For the listing below, print exactly the lines from the line with "buf: 22 / 133" to the line with "## stage by stage", both included, and nothing beyond them.
□ □ □ □
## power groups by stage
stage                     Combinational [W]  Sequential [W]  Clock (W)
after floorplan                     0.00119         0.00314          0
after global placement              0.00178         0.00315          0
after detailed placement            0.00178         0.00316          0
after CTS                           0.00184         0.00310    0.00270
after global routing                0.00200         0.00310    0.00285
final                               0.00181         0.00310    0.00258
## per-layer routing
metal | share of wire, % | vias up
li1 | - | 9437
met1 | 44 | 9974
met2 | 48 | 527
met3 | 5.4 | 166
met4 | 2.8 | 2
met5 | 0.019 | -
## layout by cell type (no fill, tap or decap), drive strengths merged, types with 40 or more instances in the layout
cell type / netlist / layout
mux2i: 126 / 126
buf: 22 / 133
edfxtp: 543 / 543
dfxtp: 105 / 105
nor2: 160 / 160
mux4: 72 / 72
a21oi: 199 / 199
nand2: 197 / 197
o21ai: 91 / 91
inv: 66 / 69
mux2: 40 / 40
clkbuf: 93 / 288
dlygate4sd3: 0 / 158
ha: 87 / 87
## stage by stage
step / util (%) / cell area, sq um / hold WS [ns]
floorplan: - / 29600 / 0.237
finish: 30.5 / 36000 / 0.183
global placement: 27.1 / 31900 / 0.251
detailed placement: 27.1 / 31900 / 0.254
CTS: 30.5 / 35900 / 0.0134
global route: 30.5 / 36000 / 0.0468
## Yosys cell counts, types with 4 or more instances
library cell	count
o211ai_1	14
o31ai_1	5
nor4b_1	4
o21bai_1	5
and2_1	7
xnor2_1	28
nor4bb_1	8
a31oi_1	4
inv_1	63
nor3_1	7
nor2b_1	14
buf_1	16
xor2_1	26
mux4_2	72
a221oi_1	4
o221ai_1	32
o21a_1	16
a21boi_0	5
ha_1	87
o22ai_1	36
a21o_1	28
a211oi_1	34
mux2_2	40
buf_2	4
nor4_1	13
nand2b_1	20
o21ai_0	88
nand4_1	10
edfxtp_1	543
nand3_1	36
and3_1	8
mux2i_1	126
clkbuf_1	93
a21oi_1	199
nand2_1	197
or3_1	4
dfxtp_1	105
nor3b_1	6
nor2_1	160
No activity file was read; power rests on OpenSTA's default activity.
**config.mk**
```make
export PLATFORM = sky130hd
export DESIGN_NAME = rf_packet_descrambler_crc12
export DESIGN_NICKNAME = d
export VERILOG_FILES = /design/src/sv/pdcrc_pkg.sv /design/src/sv/rf_packet_descrambler_crc12.sv
export SDC_FILE = /design/constraint.sdc
export NUM_CORES = 1
export LEC_CHECK = 0
export BUFFER_PORTS_ARGS = -buffer_cell sky130_fd_sc_hd__buf_4
export CORE_AREA = 2 2 189 191
export CTS_CLUSTER_SIZE = 14
export DETAILED_ROUTE_END_ITERATION = 8
export DIE_AREA = 0 0 191 193
export PLACE_DENSITY = 0.58
export SLEW_MARGIN = 25
export SYNTH_ARGS = -nofsm -noshare
export SYNTH_HDL_FRONTEND = slang
export SYNTH_SLANG_ARGS = --single-unit
```
**constraint.sdc**
```tcl
create_clock -name clk -period 8.2 [get_ports clk]
set_clock_uncertainty 0.15 [all_clocks]
set_input_delay 0.82 -clock clk [delete_from_list [all_inputs] [get_ports clk]]
set_output_delay 0.82 -clock clk [all_outputs]
set_load 0.02 [all_outputs]
```
**src/sv/pdcrc_pkg.sv**
```systemverilog
// ----------------------------------------------------------------------------
// pdcrc_pkg
// Constants shared by the packet descrambler: scrambling masks, swap pattern
// codes and the CRC-12 column function.
// ----------------------------------------------------------------------------
package pdcrc_pkg;

  localparam int unsigned BlockW   = 56;
  localparam int unsigned WordW    = 48;
  localparam int unsigned CrcW     = 12;
  localparam int unsigned CrcBits  = 44;
  localparam int unsigned RotW     = 6;

  localparam logic [CrcW-1:0] CrcPoly = 12'h885;
  localparam logic [CrcW-1:0] CrcTop  = 12'h800;
  localparam logic [CrcW-1:0] CrcMask = 12'hFFF;

  // Nibble swap pattern, from bits 3 and 1 of byte 6
  localparam logic [1:0] SwapLow  = 2'b00;
  localparam logic [1:0] SwapBit1 = 2'b01;
  localparam logic [1:0] SwapBit3 = 2'b10;

  typedef logic [BlockW-1:0] block_t;
  typedef logic [7:0]        byte_t;

  localparam block_t FirstMask [8] = '{
    56'h29C83989_20C383,
    56'h4838A92D_198145,
    56'hC1A18367_A8AB81,
    56'h82DAB184_C84722,
    56'h696939BC_41263C,
    56'hA4136129_896256,
    56'h4C312316_234DD3,
    56'h2554B34A_D66529
  };

  localparam block_t FinalMask = 56'h73C16908_12A64B;

  // CRC remainder contributed by a single set data bit at position k (MSB first)
  function automatic logic [CrcW-1:0] crc_col(input int unsigned k);
    logic [CrcW-1:0] crc;
    logic            dbit;
    logic            cbit;
    crc = '0;
    for (int unsigned i = 0; i < CrcBits; i++) begin
      dbit = (i == k);
      cbit = |(crc & CrcTop);
      crc  = (crc << 1) & CrcMask;
      if (dbit != cbit) begin
        crc = crc ^ CrcPoly;
      end
    end
    return crc;
  endfunction

endpackage

```
**src/sv/rf_packet_descrambler_crc12.sv**
```systemverilog
// ----------------------------------------------------------------------------
// rf_packet_descrambler_crc12
// Descrambles a 7-byte radio payload and checks its CRC-12.
// ----------------------------------------------------------------------------
// One transaction per cycle is taken on the input and one result per cycle is
// given on the output when not stalled. An input register feeds one
// pass of mask, nibble swap, 48-bit rotate, final mask and a CRC-12 XOR tree
// into the result register. A stall on the output holds the result register;
// the input register still takes one more transaction, so the input stalls
// only when both stages are full and the output is stalled.
module rf_packet_descrambler_crc12 (
  input  logic                       clk,
  input  logic                       rst,
  input  logic                       in_valid,
  output logic                       in_stall,
  input  logic [55:0]                cipher_block,
  output logic                       out_valid,
  input  logic                       out_stall,
  output logic [23:0]                serial_number,
  output logic [7:0]                 status_byte,
  output logic [7:0]                 window_high,
  output logic [7:0]                 window_low,
  output logic [7:0]                 check_byte,
  output logic                       crc_ok
);

  logic                       s1_valid;
  pdcrc_pkg::block_t          s1_block;
  logic                       out_advance;
  logic                       in_accept;

  pdcrc_pkg::byte_t           b [7];
  logic [2:0]                 sel;
  logic [3:0]                 nib;
  logic [7:0]                 rot_a;
  logic [7:0]                 rot_b;
  logic [6:0]                 rot_c;
  logic [pdcrc_pkg::RotW-1:0] rot;
  logic [pdcrc_pkg::WordW-1:0]   word;
  logic [2*pdcrc_pkg::WordW-1:0] dbl;
  pdcrc_pkg::block_t          res;
  logic [pdcrc_pkg::CrcW-1:0] crc;
  logic                       crc_ok_next;

  assign out_advance = !(out_valid && out_stall);
  assign in_stall    = s1_valid && !out_advance;
  assign in_accept   = in_valid && !in_stall;

  always_comb begin
    sel = {s1_block[52], s1_block[34], s1_block[12]};
    for (int k = 0; k < 7; k++) begin
      b[k] = s1_block[8*(6-k) +: 8] ^ pdcrc_pkg::FirstMask[sel][8*(6-k) +: 8];
    end

    nib = b[6][7:4];
    unique case ({b[6][3], b[6][1]})
      pdcrc_pkg::SwapLow: begin
        b[6][7:4] = b[0][3:0];
        b[0][3:0] = nib;
        nib       = b[5][3:0];
        b[5][3:0] = b[3][3:0];
        b[3][3:0] = nib;
      end
      pdcrc_pkg::SwapBit1: begin
        b[6][7:4] = b[0][7:4];
        b[0][7:4] = nib;
        nib       = b[4][7:4];
        b[4][7:4] = b[1][7:4];
        b[1][7:4] = nib;
      end
      pdcrc_pkg::SwapBit3: begin
        b[6][7:4] = b[5][7:4];
        b[5][7:4] = nib;
        nib       = b[5][3:0];
        b[5][3:0] = b[2][7:4];
        b[2][7:4] = nib;
      end
      default: begin
        b[6][7:4] = b[1][3:0];
        b[1][3:0] = nib;
        nib       = b[4][7:4];
        b[4][7:4] = b[3][3:0];
        b[3][3:0] = nib;
      end
    endcase

    // reduce byte 6 mod 48
    rot_a = b[6];
    rot_b = (rot_a >= 8'd192) ? (rot_a - 8'd192) : rot_a;
    rot_c = (rot_b >= 8'd96) ? 7'(rot_b - 8'd96) : 7'(rot_b);
    rot   = (rot_c >= 7'd48) ? 6'(rot_c - 7'd48) : 6'(rot_c);

    word = {b[0], b[1], b[2], b[3], b[4], b[5]};
    dbl  = {word, word} >> rot;
    res  = {dbl[pdcrc_pkg::WordW-1:0], b[6]} ^ pdcrc_pkg::FinalMask;

    crc = '0;
    for (int unsigned k = 0; k < pdcrc_pkg::CrcBits; k++) begin
      if (res[pdcrc_pkg::BlockW-1-k]) begin
        crc = crc ^ pdcrc_pkg::crc_col(k);
      end
    end
    crc_ok_next = (crc == res[pdcrc_pkg::CrcW-1:0]);
  end

  always_ff @(posedge clk) begin
    if (rst) begin
      s1_valid  <= 1'b0;
      out_valid <= 1'b0;
    end else begin
      if (!in_stall) begin
        s1_valid <= in_valid;
      end
      if (out_advance) begin
        out_valid <= s1_valid;
      end
    end
    if (in_accept) begin
      s1_block <= cipher_block;
    end
    if (out_advance && s1_valid) begin
      serial_number <= res[55:32];
      status_byte   <= res[31:24];
      window_high   <= res[23:16];
      window_low    <= res[15:8];
      check_byte    <= res[7:0];
      crc_ok        <= crc_ok_next;
    end
  end

endmodule

```
==> results of run 1 <==
registers in the layout, summed over array words and instances, names as in the netlist:
register and cells:
window_low 8, window_high 8, s1_valid 1, crc_ok 1, out_valid 1, serial_number 24, s1_block 56, status_byte 8
check_byte 8
File: src/hw/rtl/mab_pkg.sv
// shared types, constants and helpers of the mesh adjacency builder
package mab_pkg;

	localparam int unsigned NODE_W         = 17;
	localparam int unsigned LEN_W          = 5;
	localparam int unsigned CORNERS        = 8;
	localparam int unsigned DEF_MAX_NODES  = 65536;
	localparam int unsigned DEF_ROW_CAP    = 26;
	localparam int unsigned FIFO_DEPTH     = 4;
	localparam int unsigned FIFO_PW        = $clog2(FIFO_DEPTH);
	localparam int unsigned PAIR_IDX_W     = 6;
	localparam logic [PAIR_IDX_W-1:0] PAIR_IDX_END = '1;

	typedef logic [NODE_W-1:0] node_t;
	typedef logic [CORNERS-1:0][NODE_W-1:0] corners_t;

	typedef enum logic [1:0] {
		OP_PAIR,
		OP_INS_END,
		OP_READ
	} op_kind_t;

	typedef struct packed {
		op_kind_t kind;
		node_t    owner;
		node_t    nb;
		logic     ok;
	} op_t;

	typedef struct packed {
		logic full;
		logic empty;
	} fifo_stat_t;

	typedef enum logic {
		FE_IDLE,
		FE_PAIRS
	} fe_state_t;

	typedef enum logic [2:0] {
		BE_CLEAR,
		BE_IDLE,
		BE_UPD,
		BE_LOAD,
		BE_EMIT
	} be_state_t;

	function automatic logic node_in_range(node_t n, int unsigned max_nodes);
		return (n != '0) && (32'(n) <= max_nodes);
	endfunction

endpackage

File: src/hw/rtl/mab_front.sv
// front end: accepts items and expands inserts into corner pair operations
module mab_front #(
	parameter int unsigned MAX_NODES = mab_pkg::DEF_MAX_NODES
) (
	input  logic                clk,
	input  logic                arst_n,
	input  logic                accept,
	input  logic                func,
	input  mab_pkg::corners_t   corners,
	input  mab_pkg::node_t      query_node,
	input  mab_pkg::fifo_stat_t fifo_stat,
	output logic                push,
	output mab_pkg::op_t        push_op,
	output logic                fe_busy
);
	import mab_pkg::*;

	fe_state_t               state_q;
	fe_state_t               state_d;
	corners_t                corner_q;
	logic [PAIR_IDX_W-1:0]   pq_q;
	logic [2:0]              p_idx;
	logic [2:0]              q_idx;
	node_t                   np;
	node_t                   nq;

	assign p_idx   = pq_q[5:3];
	assign q_idx   = pq_q[2:0];
	assign np      = corner_q[p_idx];
	assign nq      = corner_q[q_idx];
	assign fe_busy = (state_q != FE_IDLE) || fifo_stat.full;

	always_ff @(posedge clk or negedge arst_n) begin
		if (!arst_n) begin
			state_q <= FE_IDLE;
			pq_q    <= '0;
		end else begin
			state_q <= state_d;
			if (accept) begin
				pq_q <= '0;
			end else if (state_q == FE_PAIRS && !fifo_stat.full) begin
				pq_q <= pq_q + 1'b1;
			end
		end
	end

	always_ff @(posedge clk) begin
		if (accept && !func) begin
			corner_q <= corners;
		end
	end

	always_comb begin
		state_d = state_q;
		push    = 1'b0;
		push_op = '0;
		unique case (state_q)
			FE_IDLE: begin
				if (accept) begin
					if (func) begin
						push          = 1'b1;
						push_op.kind  = OP_READ;
						push_op.owner = query_node;
						push_op.ok    = node_in_range(query_node, MAX_NODES);
					end else begin
						state_d = FE_PAIRS;
					end
				end
			end
			FE_PAIRS: begin
				if (!fifo_stat.full) begin
					if (pq_q == PAIR_IDX_END) begin
						push         = 1'b1;
						push_op.kind = OP_INS_END;
						state_d      = FE_IDLE;
					end else if (p_idx != q_idx && node_in_range(np, MAX_NODES)
							&& node_in_range(nq, MAX_NODES)) begin
						push          = 1'b1;
						push_op.kind  = OP_PAIR;
						push_op.owner = np;
						push_op.nb    = nq;
						push_op.ok    = 1'b1;
					end
				end
			end
			default: begin
				state_d = FE_IDLE;
			end
		endcase
	end

endmodule

File: config.mk
export PLATFORM = sky130hd
export DESIGN_NAME = mab_front
export DESIGN_NICKNAME = d
export VERILOG_FILES = /design/src/hw/rtl/mab_pkg.sv /design/src/hw/rtl/mab_front.sv
export SDC_FILE = /design/constraint.sdc
export NUM_CORES = 1
export LEC_CHECK = 0
export BUFFER_PORTS_ARGS = -buffer_cell sky130_fd_sc_hd__buf_2
export CAP_MARGIN = 0
export CELL_PAD_IN_SITES_DETAIL_PLACEMENT = 0
export CELL_PAD_IN_SITES_GLOBAL_PLACEMENT = 1
export CORE_MARGIN = 4
export CORE_UTILIZATION = 38
export DETAILED_ROUTE_END_ITERATION = 10
export GPL_TIMING_DRIVEN = 0
export MAX_ROUTING_LAYER = met4
export PLACE_DENSITY = 0.85
export SLEW_MARGIN = 20
export SYNTH_ARGS = -nofsm -noshare
export SYNTH_HDL_FRONTEND = slang
export SYNTH_SLANG_ARGS = --single-unit
File: constraint.sdc
create_clock -name clk -period 2.7 [get_ports clk]
set_clock_uncertainty 0.05 [all_clocks]
set_input_delay 0.27 -clock clk [delete_from_list [all_inputs] [get_ports clk]]
set_output_delay 0.27 -clock clk [all_outputs]
set_load 0.005 [all_outputs]
* Yosys cells after proc, flatten, opt, wreduce, memory -nomap -nowiden
Cells that the tools add are included.
** Storage, ports and cells
- Register bits after elaboration :: 143
- Bits of input ports :: 159
** Operators by class
- Equal/unequal tests :: 2
- Bitwise logic cells :: 1
- $lt $le $gt $ge :: 5
- Muxes and demuxes :: 28
- Reductions and logical operators :: 14
- Add/sub/neg operators :: 1
** Operators with widths (number)
- binary-select mux 17 bit (select 3 bit) :: 2
- two-way mux 35 bit :: 2
- less-or-equal comparator 17 bit, second input constant :: 3
- two-way mux 17 bit :: 3
- nonzero test 17 bit :: 3
- two-way mux 19 bit :: 2
- one-hot mux 19 bit (2 select lines) :: 1
- two-way mux 37 bit :: 1
- two-way mux 1 bit :: 12
- two-way mux 6 bit :: 2
- less-than comparator 3 x 4 -> 1 bit, second input constant :: 2
- logical AND 1 bit :: 7
- adder 6 x 1 -> 6 bit, second input constant :: 1
- == test 6 bit, second input constant :: 1
- one-hot mux 1 bit (2 select lines) :: 3
- inequality test 3 bit :: 1
- zero test 1 bit :: 2
- nonzero test 2 bit :: 1
- logical OR 1 bit :: 1
- NOT 1 bit :: 1

* Depth between registers and ports, before layout
- Depth in word-level cells :: 10
- Mapped depth :: 13

* Worst setup path after synthesis
No wires, ideal clock.
- Path kind :: in2reg
- Start point :: in accept
- End point :: reg corner_q[0] (netlist bit) (enable)
- Required time :: 1.997 ns
- Path buffers :: 1
- Arrival time :: 6.541 ns
- Setup slack :: -4.544 ns
- Stages :: 2
- Setup time :: 0.653 ns
- Path through :: clkbuf_1 > nor2b_1
** On the way
- Longest elaborated chain between the ends :: 1
** RTL lines
- from (decl) :: line mab_front.sv:7 : input logic accept,
- logical AND 1 bit :: line mab_front.sv:48 : if (accept && !func) begin
- to (signal assigned) :: line mab_front.sv:49 : corner_q <= corners;
- to (decl) :: line mab_front.sv:20 : corners_t corner_q;
No other way between the ends.
A chain may end at the register's enable or synchronous reset.

==> impl_metrics.json <==
{
  "setup_viol_count_final": 36,
  "yosys-top-cells-area": "edfxtp_1, mux2i_1, mux4_2",
  "hold_depth": 4,
  "max_cap_viols": 0,
  "ys.flop_type": "edfxtp_1",
  "sw_frac_of_total_pct": 24.5,
  "clock_latency_on_the_worst_skew_pair_ns": 0.42,
  "count_of_filler_cells_inserted_in_the_layout": 1406,
  "layout.cells.most_common_list": "buf_2, dlygate4sd3_1, edfxtp_1, mux2i_1, nand2_1",
  "fp.dieArea_um2": 21600,
  "cts_max_level": 4,
  "dr_total_vias": 6254,
  "sequential_cell_area_um2": 4260,
  "grt_setup_unrepaired": "true",
  "dr_vias_cell": 5.27,
  "core_area_um2": 18800,
  "violations": "negative setup slack",
  "avgSynthCellArea_um2": 14.0,
  "setup_slack_ns": -0.984,
  "ys_seq_elements": 143,
  "grt_antenna_before_repair": 0,
  "netlist-cell-type-count": 37,
  "period_needed_ns": 3.68,
  "grt_overflow_total": 0,
  "maximum_number_of_pins_on_one_net_before_global_route_repair": 32,
  "fraction_of_registers_with_async_set_reset_pct": 4.90,
  "worst_ep_arrival_time_ns": 3.36,
  "layout.cell_area.non_filler_um2": 11600,
  "detail_route.drc_violations": 0,
  "dp_slack_ns": -1.06,
  "vdd_ir_drop_max_mv": 0.436,
  "first_pass_grt_wire_length_um": 38400,
  "fin_cells": 1186,
  "globalRouteTotalUtil_pct": 24.4,
  "synth_enable_flop_cells": 136,
  "maxSlewHeadroom_pct": 55.5,
  "timing_hold_violations_final": 0,
  "timing_worst_slew_pin_value_ns": 0.666,
  "detailedPlacementHpwl_um": 16700,
  "worst_hold_slack_ns": 0.156,
  "first_iter_violations": 610,
  "mostFrequentLayoutCell": "buf_2",
  "maxClockFrequency_ghz": 0.271,
  "finalCritPeriodShare_pct": 136,
  "timing.critical_path.required_ns": 2.38,
  "syn-instance-count": 526,
  "final-max-slew-violation-count": 0,
  "totalWireLength_um": 26000,
  "total_switching_power_mw": 1.52,
  "regToRegSetupSlack_ns": 0.77,
  "p_comb_share_pct": 16.8,
  "sequential_share_of_power_pct": 43.0,
  "met2_length_um": 12800,
  "critPathMaxFanout": 9,
  "detailed_place.area_um2": 8820,
  "synth.cell_area_um2": 7340,
  "cell_internal_pwr_mw": 4.71,
  "clk_transition_reported_paths_ns": 0.06,
  "synth_largest_type_area_fraction_pct": 55.6,
  "power_density_nw_per_um2": 539,
  "antenna_cells_inserted": 0,
  "synth_largest_area_cell": "edfxtp_1",
  "final_net_count": 1073,
  "startpoint_type": "flip-flop",
  "clock_sink_count": 143,
  "power.total_mw": 6.23,
  "finish.utilization_pct": 61.4,
  "initial_utilization_pct": 39.0,
  "area_growth_pct": 57.5,
  "tritoncts": "done",
  "syn_nets": 686,
  "rr_worst_depth": 7,
  "hold_crit_class": "in2reg",
  "multi_input_comb_area_um2": 3060,
  "final.setup.tns_ns": -32.59,
  "top_layer_used": "met4",
  "number_of_global_route_vias_before_repair": 6647,
  "gp_congestion": 0.833,
  "tritoncts.num_buffers": 17,
  "ctsRootBufferMaster": "clkbuf_16",
  "power_frac_clock_pct": 40.2,
  "chipHeight_um": 147,
  "outcome": "complete, but fails checks",
  "crit_path_end_kind": "output pin",
  "final_antenna_net_count": 0,
  "synth_sequential_area_ratio_pct": 58.0,
  "port_buffers": 195,
  "final_layout_size_suffix_gt1_share_pct": 41.7,
  "drt_pass1_iterations": 5,
  "clockBufferDepth": 2,
  "dp.cells": 986,
  "ys.warnings.count": 0,
  "die-width_um": 147,
  "detailroute.wirelength.met3_um": 2210,
  "placement_rows": 50,
  "worst-setup-path-type": "reg2out",
  "boundaryPins": 198,
  "drt-wirelength-per-cell_um": 21.9,
  "m1WireLength_um": 10400,
  "leakagePower_nw": 4.53
}
-- cell type report --
type                       count  share of cell area (%)
sequential                   143                    36.9
clock buffer                  18                    3.71
buffer                        39                    4.14
clock inverter                14                    1.64
multi-input combinational    342                    26.5
tap                          260                    2.81
timing repair buffer         370                    24.3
□ □ □ □
--- ANSWER AREA ---
buf: 22 / 133
edfxtp: 543 / 543
dfxtp: 105 / 105
nor2: 160 / 160
mux4: 72 / 72
a21oi: 199 / 199
nand2: 197 / 197
o21ai: 91 / 91
inv: 66 / 69
mux2: 40 / 40
clkbuf: 93 / 288
dlygate4sd3: 0 / 158
ha: 87 / 87
## stage by stage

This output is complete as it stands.